Like for a TCP connection, a TLS connection starts with a handshake between the client and the server to establish the cipher suite used. See TLS Handshake for more details.

TLS Encryption

Once the handshake has completed, all data sent both way is encrypted using the algorithms and secret keys agreed upon during the TLS Handshake. See TLS Encryption for more information.

Math operations on large integers

Most cipher suites require to perform operations on large integers (e.g. 1024-bit integers) - something that low-level languages such as C/C++ do not handle out of the box. You can either port an existing library (such as GMP) to your operating system or write your own large integer library.

The most common operation (used among others by the RSA and Diffie-Hellman Ephemeral key exchange) is modular exponentiation i.e. computing ab mod c. This operation requires to implement multiplication, addition and modulo (which in turns requires to implement comparison, multiplication and subtraction) over large integers. You can find on Wikipedia an algorithm for modular exponentiation which is quite efficient even when using large numbers.

For better performance, it is recommended to use the full power of 32 (or 64-bit) numbers instead of performing operations one bit at a time.

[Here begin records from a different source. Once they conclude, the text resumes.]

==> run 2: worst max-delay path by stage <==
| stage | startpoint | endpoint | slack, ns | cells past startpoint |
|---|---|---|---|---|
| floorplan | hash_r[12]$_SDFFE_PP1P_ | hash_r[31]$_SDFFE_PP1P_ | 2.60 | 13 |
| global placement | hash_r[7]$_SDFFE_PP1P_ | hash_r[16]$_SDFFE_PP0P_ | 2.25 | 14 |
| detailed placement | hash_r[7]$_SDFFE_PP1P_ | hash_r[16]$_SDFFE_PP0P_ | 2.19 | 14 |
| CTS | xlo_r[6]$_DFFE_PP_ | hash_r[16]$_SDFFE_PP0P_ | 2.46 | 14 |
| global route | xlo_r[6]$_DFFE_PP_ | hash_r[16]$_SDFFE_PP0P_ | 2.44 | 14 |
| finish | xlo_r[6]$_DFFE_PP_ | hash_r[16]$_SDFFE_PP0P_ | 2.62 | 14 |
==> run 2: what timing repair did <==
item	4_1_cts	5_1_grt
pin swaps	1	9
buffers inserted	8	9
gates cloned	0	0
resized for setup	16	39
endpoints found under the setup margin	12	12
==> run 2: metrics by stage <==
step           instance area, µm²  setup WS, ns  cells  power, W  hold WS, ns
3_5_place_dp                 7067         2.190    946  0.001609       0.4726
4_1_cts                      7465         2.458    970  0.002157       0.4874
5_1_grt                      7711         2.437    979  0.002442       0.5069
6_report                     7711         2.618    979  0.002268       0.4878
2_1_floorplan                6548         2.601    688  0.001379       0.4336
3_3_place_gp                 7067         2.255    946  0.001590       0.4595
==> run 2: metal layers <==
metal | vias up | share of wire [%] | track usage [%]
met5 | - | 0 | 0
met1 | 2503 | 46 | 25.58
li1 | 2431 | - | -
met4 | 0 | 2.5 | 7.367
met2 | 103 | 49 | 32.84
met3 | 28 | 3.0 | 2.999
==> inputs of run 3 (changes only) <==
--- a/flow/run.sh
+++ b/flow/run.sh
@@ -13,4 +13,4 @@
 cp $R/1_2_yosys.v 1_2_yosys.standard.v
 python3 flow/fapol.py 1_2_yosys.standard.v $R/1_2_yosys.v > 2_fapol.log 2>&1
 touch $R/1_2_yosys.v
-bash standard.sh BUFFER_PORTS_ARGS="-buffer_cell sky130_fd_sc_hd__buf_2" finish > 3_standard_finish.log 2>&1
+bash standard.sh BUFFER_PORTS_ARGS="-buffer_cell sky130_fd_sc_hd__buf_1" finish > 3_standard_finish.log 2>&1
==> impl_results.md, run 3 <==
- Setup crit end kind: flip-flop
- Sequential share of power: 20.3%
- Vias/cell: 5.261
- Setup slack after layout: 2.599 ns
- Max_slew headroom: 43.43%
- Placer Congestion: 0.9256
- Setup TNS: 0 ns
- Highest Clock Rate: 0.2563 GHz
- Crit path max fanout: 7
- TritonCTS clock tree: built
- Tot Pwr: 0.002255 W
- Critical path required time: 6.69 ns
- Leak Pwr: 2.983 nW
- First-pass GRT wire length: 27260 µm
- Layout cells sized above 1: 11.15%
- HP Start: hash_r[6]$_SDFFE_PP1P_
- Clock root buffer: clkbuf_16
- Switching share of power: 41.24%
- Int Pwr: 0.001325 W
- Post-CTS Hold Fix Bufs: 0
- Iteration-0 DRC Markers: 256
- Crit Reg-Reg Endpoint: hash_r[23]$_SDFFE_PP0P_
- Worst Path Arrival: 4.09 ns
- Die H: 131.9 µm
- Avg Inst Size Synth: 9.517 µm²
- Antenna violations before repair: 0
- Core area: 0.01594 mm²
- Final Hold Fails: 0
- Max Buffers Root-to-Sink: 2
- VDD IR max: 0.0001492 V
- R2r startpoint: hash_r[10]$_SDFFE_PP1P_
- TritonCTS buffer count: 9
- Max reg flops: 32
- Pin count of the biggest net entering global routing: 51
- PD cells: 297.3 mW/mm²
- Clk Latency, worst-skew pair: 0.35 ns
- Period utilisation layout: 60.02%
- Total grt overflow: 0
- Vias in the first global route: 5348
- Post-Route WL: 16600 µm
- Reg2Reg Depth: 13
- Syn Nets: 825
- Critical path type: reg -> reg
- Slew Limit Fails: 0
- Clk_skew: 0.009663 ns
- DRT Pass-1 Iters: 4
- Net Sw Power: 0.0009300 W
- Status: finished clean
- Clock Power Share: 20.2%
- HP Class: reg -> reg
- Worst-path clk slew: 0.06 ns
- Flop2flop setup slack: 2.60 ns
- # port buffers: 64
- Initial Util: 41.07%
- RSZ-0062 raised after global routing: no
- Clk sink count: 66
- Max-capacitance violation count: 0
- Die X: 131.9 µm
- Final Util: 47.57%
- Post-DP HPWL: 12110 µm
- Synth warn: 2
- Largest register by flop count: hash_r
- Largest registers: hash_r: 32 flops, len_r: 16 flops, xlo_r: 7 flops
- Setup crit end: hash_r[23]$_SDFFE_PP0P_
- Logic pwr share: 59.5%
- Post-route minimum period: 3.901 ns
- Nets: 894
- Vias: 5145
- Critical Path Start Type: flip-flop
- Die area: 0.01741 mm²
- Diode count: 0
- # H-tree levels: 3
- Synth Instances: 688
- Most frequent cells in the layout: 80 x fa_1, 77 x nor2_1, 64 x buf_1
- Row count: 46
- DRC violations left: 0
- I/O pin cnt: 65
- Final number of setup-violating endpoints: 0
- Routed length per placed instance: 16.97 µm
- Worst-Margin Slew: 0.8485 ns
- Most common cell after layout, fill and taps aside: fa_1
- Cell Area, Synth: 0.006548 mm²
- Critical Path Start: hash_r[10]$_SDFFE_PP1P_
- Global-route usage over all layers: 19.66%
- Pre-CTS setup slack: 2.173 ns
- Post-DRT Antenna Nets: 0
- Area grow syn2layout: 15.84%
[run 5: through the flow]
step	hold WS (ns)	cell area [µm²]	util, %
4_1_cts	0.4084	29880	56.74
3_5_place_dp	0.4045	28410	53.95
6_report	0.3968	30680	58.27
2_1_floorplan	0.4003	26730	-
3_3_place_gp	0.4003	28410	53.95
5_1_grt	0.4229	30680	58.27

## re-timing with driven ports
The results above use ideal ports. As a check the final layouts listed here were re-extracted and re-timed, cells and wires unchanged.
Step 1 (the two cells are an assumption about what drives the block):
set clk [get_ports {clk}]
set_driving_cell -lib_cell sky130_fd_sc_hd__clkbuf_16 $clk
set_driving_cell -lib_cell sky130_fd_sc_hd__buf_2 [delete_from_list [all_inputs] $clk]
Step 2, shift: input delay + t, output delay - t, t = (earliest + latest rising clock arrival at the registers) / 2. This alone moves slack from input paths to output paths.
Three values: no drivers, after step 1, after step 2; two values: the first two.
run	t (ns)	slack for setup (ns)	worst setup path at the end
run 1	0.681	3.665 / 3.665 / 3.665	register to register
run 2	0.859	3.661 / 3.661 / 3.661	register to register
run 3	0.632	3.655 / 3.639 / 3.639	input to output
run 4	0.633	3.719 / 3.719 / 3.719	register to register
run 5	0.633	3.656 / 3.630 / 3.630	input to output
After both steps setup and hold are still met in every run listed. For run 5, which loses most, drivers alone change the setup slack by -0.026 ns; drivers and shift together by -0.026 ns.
This is an optimization exercise on Yosys and OpenROAD, whose aim is small area, a short achievable clock period and few clock cycles per item, not a production implementation.
Where RTL was checked, it was by simulation tests only, not by an equivalence proof against the original.
No activity file was given, so power comes from the tool's default toggle rates.

// source_line_tokenizer_core
module source_line_tokenizer_core (
    input  logic        i_clk,
    input  logic        i_rst_n,
    input  logic        i_in_valid,
    output logic        o_in_ready,
    input  logic [8:0]  i_in_data,
    output logic        o_out_valid,
    input  logic        i_out_ready,
    output logic [44:0] o_out_data
);
Size: ~810 cells after synthesis, roughly 89 flip-flops, roughly 5600 um^2 of cells after synthesis.
clock: 7.5 ns
lec_check: 0
abc_area: 1
cap_margin: 20
core_margin: 2
core_utilization: 40
place_density: 0.6
setup_slack_margin: 4
slew_margin: 20
run.sh (not shown) runs the stock make flow with config.mk's settings and CLKGATE_MAP_FILE= SYNTH_SCRIPT=/design/flow/synth_recipe.tcl, a recipe that flattens the netlist after the stock synthesis.
Testbench counts at the start, summed over its fixed seeds: cycles 36,513, items 32,063.
==> next run, changes <==
--- a/flow/config.mk
+++ b/flow/config.mk
@@ -6,9 +6,7 @@
 export NUM_CORES = 4
 export LEC_CHECK = 0
-export ABC_AREA = 1
 export CAP_MARGIN = 20
 export CORE_MARGIN = 2
 export CORE_UTILIZATION = 40
 export PLACE_DENSITY = 0.6
-export SETUP_SLACK_MARGIN = 4
 export SLEW_MARGIN = 20
Result: Utilization fell by 0.35 points. Design area fell by 0.34%. Total power fell by 24%. Clock-buffer cell count does not change. First-iteration DRC count hardly moves. Clock skew rose by 3.5 ps. Combinational power fell by about 70%. Sequential share of layout area rose by 0.11 points.
==> next run, changes <==
--- a/flow/config.mk
+++ b/flow/config.mk
@@ -6,7 +6,9 @@
 export NUM_CORES = 4
 export LEC_CHECK = 0
+export ABC_CLOCK_PERIOD_IN_PS = 3000
 export CAP_MARGIN = 20
 export CORE_MARGIN = 2
 export CORE_UTILIZATION = 40
 export PLACE_DENSITY = 0.6
+export SETUP_SLACK_MARGIN = 4
 export SLEW_MARGIN = 20
Synthesized area is unchanged.
Total power increases slightly.
Setup slack is better by 580 ps.
Clock power hardly moves.
==> next run, changes <==
--- a/flow/config.mk
+++ b/flow/config.mk
@@ -6,9 +6,9 @@
 export NUM_CORES = 4
 export LEC_CHECK = 0
-export ABC_CLOCK_PERIOD_IN_PS = 3000
+export ABC_AREA = 1
 export CAP_MARGIN = 20
 export CORE_MARGIN = 2
 export CORE_UTILIZATION = 40
 export PLACE_DENSITY = 0.6
-export SETUP_SLACK_MARGIN = 4
+export SETUP_SLACK_MARGIN = 5
 export SLEW_MARGIN = 20
Sequential share of layout area drops by 2.1 points.
Synthesized area went down slightly.
Register-to-register slack is better by 950 ps.
Wire length increases by a little under a tenth.
Power rose by a quarter to a third.
Die area decreases slightly.
Setup slack gains 440 ps.
Via count goes up by a few percent.
Core utilization came out higher by 4.2 points.
==> next run, changes <==
--- a/flow/config.mk
+++ b/flow/config.mk
@@ -6,5 +6,5 @@
 export NUM_CORES = 4
 export LEC_CHECK = 0
-export ABC_AREA = 1
+export ABC_CLOCK_PERIOD_IN_PS = 2500
 export CAP_MARGIN = 20
 export CORE_MARGIN = 2
Result: The changed run produced a clean layout; wire length rose by 9.8%; clock skew drops by 7.7 ps; fmax drops by 0.45%; design area grows by 8.9%; hold slack gets better by 3.2 ps; worst setup slack loses 13 ps; sequential power went down by 11%; cell count came out lower by 12%; first-iteration DRC count grows by 31%.

run 1:
Another version of the RTL of source_line_tokenizer_core (not shown whole).
Size: ~640 cells after synthesis, about 99 flip-flops, roughly 60 I/O pins, about 6000 µm² of cells after synthesis.
clock: 7.5 ns
lec_check: 0
cap_margin: 20
core_margin: 2
core_utilization: 60
place_density: 0.72
setup_slack_margin: 5
slew_margin: 20
tns_end_percent: 5
standard.sh (not shown) runs the stock make flow with config.mk's settings and CLKGATE_MAP_FILE= SYNTH_SCRIPT=/design/flow/synth_recipe.tcl, a recipe that flattens the netlist after the stock synthesis.
==> flow/flow/run.sh <==
#!/bin/bash
# Standard layout with plain buffers on the ports. Each step's full log
# stays in orfs/logs/; make's output goes to standard.log.
set -euo pipefail
bash standard.sh "BUFFER_PORTS_ARGS=-buffer_cell sky130_fd_sc_hd__buf_2" finish > standard.log 2>&1
Testbench counts of run 1, summed over its fixed seeds: cycles 36,164, items 32,063.
Inputs modified between run 1 and run 2:
Settings: TNS_END_PERCENT now 0, was 5; ABC_AREA now 1, previously not set.
### Flow results
- Run 1 completed every stage of the flow, and the final layout passed the timing, design-rule and antenna checks.
- Run 2 went all the way through the flow, and no timing, DRC or antenna check failed.
- Changes observed in run 2 relative to run 1: sequential group share of total power decreased by 9.6 points relative to the old numbers, minimum setup slack in the final design increased by 0.31 ns relative to the old numbers, worst ir drop on vdd increased by about 22% relative to the old numbers, utilization of the core after routing decreased by 8.2 points relative to the old numbers.
- [compare] base=run 1 new=run 2: final non-filler cell area lower; portion of the layout cell area used by non-clock buffers now smaller.
Changes in run 3 relative to run 2:
Settings: TNS_END_PERCENT: 0 -> unset; PLACE_DENSITY: 0.72 -> 0.7; CORE_UTILIZATION: 60 -> 55.
## What came out
A launching element of the worst setup path of r_h[2]$_DFFE_PP_ is what run 2 shows, while r_line[14]$_SDFFE_PN0P_ belongs to run 3. On reported sequential group power, run 2 and run 3 are neck and neck. Looking at die boundary width, run 3 sits about 4.3% above run 2. From run 3 to run 2, number of nets with antenna violations after routing did not move at all. Relative to run 2, post-detailed-route via-to-cell ratio has decreased by 2.1% in run 3. [run 3 vs run 2] power: higher in run 3. Of the two values seen for critical path class, reg -> out was produced by run 3 and reg -> reg by run 2. Sort run 2 and run 3 by final cycle utilization of the critical path asc -> top: run 3. Sort run 2 and run 3 by wire length the detailed router placed on met1, descending, and run 3 comes first. Looking at peak per-stage delay on the critical path, run 3 sits below run 2. Run 3 vs. run 2: area of all placed cells without fillers now larger; area of the core region now larger.
[inputs] run 4 vs run 3
-- flow/flow/run.sh --
<<< run 3, line 5
bash standard.sh "BUFFER_PORTS_ARGS=-buffer_cell sky130_fd_sc_hd__buf_2" finish > standard.log 2>&1
>>> run 4, line 5
bash standard.sh SETUP_SLACK_MARGIN=5.2 "BUFFER_PORTS_ARGS=-buffer_cell sky130_fd_sc_hd__buf_2" finish > standard.log 2>&1
Results
- Delta (run 4 minus run 3): combinational fraction of design power has increased, routing usage on met1 has increased, core utilization has increased.
- Comparing run 3 and run 4, part of the cycle the worst path needs is higher on run 4.
- As far as number of remaining DRC errors goes, run 4 and run 3 are indistinguishable; the numbers are identical.
- Run 4 against run 3; total routed wire length on the met1 layer is up by a few percent.
- Per the comparison of run 4 with run 3, post-route worst setup slack lost 0.018 ns; power density of the placed cells now smaller.

Another version of the RTL of source_line_tokenizer_core (not shown whole).
Size: roughly 710 cells after synthesis, about 98 flip-flops, roughly 60 I/O pins.
Design source_line_tokenizer_core, start of the top module:
module source_line_tokenizer_core (
    input  logic        i_clk,
    input  logic        i_rst_n,
    input  logic        i_in_valid,
    output logic        o_in_ready,
    input  logic [8:0]  i_in_data,
    output logic        o_out_valid,
    input  logic        i_out_ready,
    output logic [44:0] o_out_data
);
    localparam logic [1:0] K_LEXEME = 2'd0;
    localparam logic [1:0] K_DONE   = 2'd1;
    localparam logic [1:0] K_ERROR  = 2'd2;
    localparam logic [3:0] TT_IDENT  = 4'd0;
    localparam logic [3:0] TT_INT    = 4'd1;
    localparam logic [3:0] TT_FLOAT  = 4'd2;
    localparam logic [3:0] TT_STRING = 4'd3;
    localparam logic [3:0] TT_OP     = 4'd4;
    localparam logic [3:0] TT_LBRACE = 4'd5;
    localparam logic [3:0] TT_RBRACE = 4'd6;
    localparam logic [3:0] TT_LPAREN = 4'd7;
    localparam logic [3:0] TT_RPAREN = 4'd8;
    localparam logic [3:0] TT_SEMI   = 4'd9;
    localparam logic [1:0] E_BAD_NUMBER = 2'd0;
    localparam logic [1:0] E_BAD_ESCAPE = 2'd1;
    localparam logic [1:0] E_UNCLOSED   = 2'd2;
    localparam logic [1:0] E_UNEXPECTED = 2'd3;
    localparam logic [3:0] M_IDLE    = 4'd0;
    localparam logic [3:0] M_IDENT   = 4'd1;
    localparam logic [3:0] M_NUMBER  = 4'd2;
    localparam logic [3:0] M_NEG     = 4'd3;
    localparam logic [3:0] M_DBL     = 4'd4;
  ...
==> flow/config.mk <==
export PLATFORM = sky130hd
export DESIGN_NAME = source_line_tokenizer_core
export DESIGN_NICKNAME = source_line_tokenizer_core
export VERILOG_FILES = /design/flow/design.v
export SDC_FILE = /design/flow/constraint.sdc
export NUM_CORES = 4
export LEC_CHECK = 0
export ABC_AREA = 1
export CAP_MARGIN = 20
export CORE_MARGIN = 2
export CORE_UTILIZATION = 60
export GPL_TIMING_DRIVEN = 0
export PLACE_DENSITY = 0.72
export SETUP_SLACK_MARGIN = 5
export SLEW_MARGIN = 20
export TNS_END_PERCENT = 5
==> flow/constraint.sdc <==
create_clock -name core_clock -period 7.5 [get_ports {i_clk}]
set_input_delay 1.5000 -clock core_clock [delete_from_list [all_inputs] [get_ports {i_clk}]]
set_output_delay 1.5000 -clock core_clock [all_outputs]
set_load 0.01 [all_outputs]
==> flow/flow/run.sh <==
#!/bin/bash
# Standard layout with plain buffers on the ports. Each step's full log
# stays in orfs/logs/; make's output goes to standard.log.
set -euo pipefail
bash standard.sh "BUFFER_PORTS_ARGS=-buffer_cell sky130_fd_sc_hd__buf_2" finish > standard.log 2>&1
The baseline produced a clean layout.
Testbench counts at the start, summed over its fixed seeds: cycles 36,118, items 32,063.
Edit:
Settings changed: CORE_UTILIZATION 60 to 70, GPL_TIMING_DRIVEN 0 to unset, PLACE_DENSITY 0.72 to 0.8.
After rerunning: Synthesized cell count stays the same. Critical path depth went up by 11. Sequential power barely changes. Routed wire length came out higher by 5.3%. Power rose by 6.0%.
Edit:
==> flow/run.sh (new file) <==
#!/bin/bash
# synth_recipe.tcl (not shown) runs the flow's synth.tcl, then flattens the netlist and writes it again
# the make line also repeats each setting of config.mk as NAME=value (left out here)
make -C /OpenROAD-flow-scripts/flow DESIGN_CONFIG=/design/flow/config.mk WORK_HOME=/design/flow/orfs CLKGATE_MAP_FILE= SYNTH_SCRIPT=/design/flow/synth_recipe.tcl finish
Settings changed: CORE_UTILIZATION 70 to 60, GPL_TIMING_DRIVEN set to 0, PLACE_DENSITY 0.8 to 0.72.
removed: flow/flow/run.sh
removed: flow/standard.sh
The new run finished clean.
Via count decreases by a few percent.
Count of clock-buffer cells in the layout does not change.
Worst setup slack improves by 0.023 ns.
Synthesized cell count does not change.
Die area increases by about a fifth.
Final area increases by a few percent.
Edit:
==> flow/flow/run.sh (new file) <==
#!/bin/bash
# Standard layout with plain buffers on the ports. Each step's full log
# stays in orfs/logs/; make's output goes to standard.log.
set -euo pipefail
bash standard.sh "BUFFER_PORTS_ARGS=-buffer_cell sky130_fd_sc_hd__buf_2" finish > standard.log 2>&1
==> flow/standard.sh (new file) <==
#!/bin/bash
# synth_recipe.tcl (not shown) runs the flow's synth.tcl, then flattens the netlist and writes it again
# the make line also repeats each setting of config.mk as NAME=value (left out here)
make -C /OpenROAD-flow-scripts/flow DESIGN_CONFIG=/design/flow/config.mk WORK_HOME=/design/flow/orfs CLKGATE_MAP_FILE= SYNTH_SCRIPT=/design/flow/synth_recipe.tcl "${@:-finish}"
Settings changed: CTS_CLUSTER_DIAMETER set to 60, CTS_CLUSTER_SIZE set to 25.
removed: flow/run.sh
=> Maximum frequency is higher by 2.7%. Non-clock buffer count shrinks by 9. Global-route usage is lower by 1.7 points. Via count goes down by 4.3%. Worst hold slack degrades by 0.0038 ns.
Edit:
Settings changed: CTS_CLUSTER_DIAMETER 60 to unset, CTS_CLUSTER_SIZE 25 to unset, GPL_ROUTABILITY_DRIVEN set to 0.
=> Clock-buffer cell count shrinks by 1. Final area goes up by 1.4%. Worst setup slack improves by 0.0080 ns. Register-to-register slack stays flat. Non-clock buffer count grows by 11.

Here is an example:

typedef struct {
	uint16_t size;  // number of 32-bit words
	uint32_t *data;
} LargeInt;

// Adds a to b and stores the result in a
void LargeInt_add(LargeInt *a, LargeInt *b) {
	uint64_t carry = 0;
	uint32_t *carry32 = (uint32_t*)&carry;
	int size;
	if (a->size > b->size) size = b->size;
	else size = a->size;

	for (int i=0; i< size; i++) {
		carry = (uint64_t)a->data[i] + (uint64_t)b->data[i] + carry;
		a->data[i] = carry32[0];
		carry >>= 32;
	}

	if (size+1 <= a->size)
		a->data[size] = carry32[0];
}

The same principle can be applied to multiplication: you can use the traditional long multiplication algorithm, but instead of multiplying decimal digits (or even worse, bits), you can instead 32-bit "digits" which drastically reduce the number of operations to perform.

Mind the endian

Remember that the data sent across the network is in big endian, whereas x86 computers use little endian. Last but not least, the premaster_secret passed to the PRF should be in big endian. Don't forget to perform the necessary conversions.